[DATA TO PROCESS — start]

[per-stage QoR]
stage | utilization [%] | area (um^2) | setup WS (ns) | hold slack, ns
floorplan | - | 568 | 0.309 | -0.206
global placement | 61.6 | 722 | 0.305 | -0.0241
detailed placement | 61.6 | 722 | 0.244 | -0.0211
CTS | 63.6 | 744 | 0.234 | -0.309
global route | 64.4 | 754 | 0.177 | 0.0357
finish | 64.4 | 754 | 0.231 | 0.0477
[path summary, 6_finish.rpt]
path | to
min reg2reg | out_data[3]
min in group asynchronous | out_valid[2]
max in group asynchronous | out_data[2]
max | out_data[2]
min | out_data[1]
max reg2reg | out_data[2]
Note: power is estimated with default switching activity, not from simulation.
--- config.mk ---
export PLATFORM = sky130hd
export DESIGN_NAME = sum_table_seq
export DESIGN_NICKNAME = d
export VERILOG_FILES = /design/src/rtl/sum_table_seq.sv
export SDC_FILE = /design/constraint.sdc
export NUM_CORES = 1
export LEC_CHECK = 0
export ABC_CLOCK_PERIOD_IN_PS = 2700
export BUFFER_PORTS_ARGS = -buffer_cell sky130_fd_sc_hd__buf_2
export CORE_ASPECT_RATIO = 1.1
export CORE_MARGIN = 10
export CORE_UTILIZATION = 30
export CTS_CLUSTER_SIZE = 16
export DETAILED_ROUTE_END_ITERATION = 12
export PLACE_DENSITY_LB_ADDON = 0.2
export SYNTH_ARGS = -nofsm -noshare
export SYNTH_HDL_FRONTEND = slang
export SYNTH_SLANG_ARGS = --single-unit
export TNS_END_PERCENT = 1
--- constraint.sdc ---
create_clock -name CLK -period 2.7 [get_ports CLK]
set_input_delay 0.54 -clock CLK [delete_from_list [all_inputs] [get_ports CLK]]
set_output_delay 0.54 -clock CLK [all_outputs]
set_load 0.03 [all_outputs]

[DATA TO PROCESS — finish]

### WHAT IS EXPECTED:
Return every record above exactly as written.

### EXERCISE RESPONSE:
[per-stage QoR]
stage | utilization [%] | area (um^2) | setup WS (ns) | hold slack, ns
floorplan | - | 568 | 0.309 | -0.206
global placement | 61.6 | 722 | 0.305 | -0.0241
detailed placement | 61.6 | 722 | 0.244 | -0.0211
CTS | 63.6 | 744 | 0.234 | -0.309
global route | 64.4 | 754 | 0.177 | 0.0357
finish | 64.4 | 754 | 0.231 | 0.0477
[path summary, 6_finish.rpt]
path | to
min reg2reg | out_data[3]
min in group asynchronous | out_valid[2]
max in group asynchronous | out_data[2]
max | out_data[2]
min | out_data[1]
max reg2reg | out_data[2]
Note: power is estimated with default switching activity, not from simulation.
--- config.mk ---
export PLATFORM = sky130hd
export DESIGN_NAME = sum_table_seq
export DESIGN_NICKNAME = d
export VERILOG_FILES = /design/src/rtl/sum_table_seq.sv
export SDC_FILE = /design/constraint.sdc
export NUM_CORES = 1
export LEC_CHECK = 0
export ABC_CLOCK_PERIOD_IN_PS = 2700
export BUFFER_PORTS_ARGS = -buffer_cell sky130_fd_sc_hd__buf_2
export CORE_ASPECT_RATIO = 1.1
export CORE_MARGIN = 10
export CORE_UTILIZATION = 30
export CTS_CLUSTER_SIZE = 16
export DETAILED_ROUTE_END_ITERATION = 12
export PLACE_DENSITY_LB_ADDON = 0.2
export SYNTH_ARGS = -nofsm -noshare
export SYNTH_HDL_FRONTEND = slang
export SYNTH_SLANG_ARGS = --single-unit
export TNS_END_PERCENT = 1
--- constraint.sdc ---
create_clock -name CLK -period 2.7 [get_ports CLK]
set_input_delay 0.54 -clock CLK [delete_from_list [all_inputs] [get_ports CLK]]
set_output_delay 0.54 -clock CLK [all_outputs]
set_load 0.03 [all_outputs]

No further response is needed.